Heading up the creek is another unmaintained trail that leads to the middle falls and then onto Upper Chush Falls. The middle falls are yet unnamed and is the confluence of Whychus and Park Creeks. The trail is heavy with blowdown but still quite passible.
Upper Chush Falls is a magnificent 224 foot waterfall, visible for almost a quarter mile before you reach the end of the trail. The first time I came here I felt as if I had discovered a hidden and remote waterfall all my own. The thrill of discovering a towering cascade of water is exhilarating! This waterfall is twice as tall as Tumalo Falls and yet practically a total secret in Central Oregon.
I am thankful to have hiked this trail both before and after the Pole Creek Fire.
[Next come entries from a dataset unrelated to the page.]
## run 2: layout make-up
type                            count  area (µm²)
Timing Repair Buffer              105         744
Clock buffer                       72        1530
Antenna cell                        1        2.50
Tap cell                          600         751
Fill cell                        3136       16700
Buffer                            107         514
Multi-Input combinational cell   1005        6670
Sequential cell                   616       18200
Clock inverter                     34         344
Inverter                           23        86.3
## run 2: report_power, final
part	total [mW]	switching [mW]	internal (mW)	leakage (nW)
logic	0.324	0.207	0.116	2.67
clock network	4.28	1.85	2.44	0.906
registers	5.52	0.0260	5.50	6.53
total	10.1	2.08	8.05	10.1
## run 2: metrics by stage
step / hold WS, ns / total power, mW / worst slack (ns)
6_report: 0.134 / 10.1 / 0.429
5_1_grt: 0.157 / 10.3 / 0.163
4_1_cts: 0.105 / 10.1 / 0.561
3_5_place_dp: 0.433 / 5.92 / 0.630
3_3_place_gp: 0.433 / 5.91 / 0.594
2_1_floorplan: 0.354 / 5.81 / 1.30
`config.mk`:
```
export PLATFORM = sky130hd
export DESIGN_NAME = melody_tone_player
export DESIGN_NICKNAME = d
export VERILOG_FILES = /design/src/rtl/mtp_pkg.sv /design/src/rtl/mtp_front.sv /design/src/rtl/mtp_div.sv /design/src/rtl/mtp_back.sv /design/src/rtl/melody_tone_player.sv
export SDC_FILE = /design/constraint.sdc
export NUM_CORES = 2
export LEC_CHECK = 0
export BUFFER_PORTS_ARGS = -buffer_cell sky130_fd_sc_hd__buf_2
export CAP_MARGIN = 40
export CELL_PAD_IN_SITES_DETAIL_PLACEMENT = 0
export CELL_PAD_IN_SITES_GLOBAL_PLACEMENT = 1
export CORE_ASPECT_RATIO = 1.25
export CORE_MARGIN = 2
export CORE_UTILIZATION = 56
export DETAILED_ROUTE_END_ITERATION = 10
export GPL_TIMING_DRIVEN = 0
export PLACE_DENSITY_LB_ADDON = 0.1
export SYNTH_ARGS = -nofsm -noshare
export SYNTH_HDL_FRONTEND = slang
export SYNTH_SLANG_ARGS = --single-unit
```
`constraint.sdc`:
```
create_clock -name clock -period 4 [get_ports clock]
set_input_delay 0.4 -clock clock [delete_from_list [all_inputs] [get_ports clock]]
set_output_delay 0.4 -clock clock [all_outputs]
set_load 0.005 [all_outputs]
```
The increased mileage due to the reroute has also added a sincere lesson in life after fire. The lodgepoles have burned but the Ponderosa’s have taken root. Birds, frogs, and deer have returned to the forest. The forest is rebuilding itself, from the ground up, a phoenix in The High Desert.
From Sisters Drive 7.2 miles out Three Creek Lake Road. Turn right onto Forest Road 1514 where a sign directs you to Whychus Creek. About 5.1 miles later turn left on Road 600. The entire 600 Road is temporarily blocked at the 1514 Road near the Whychus Creek Bridge, necessitating another 1.5 miles of walking each way just to reach the new trailhead. This closure will continue until hazardous trees have been removed along the route.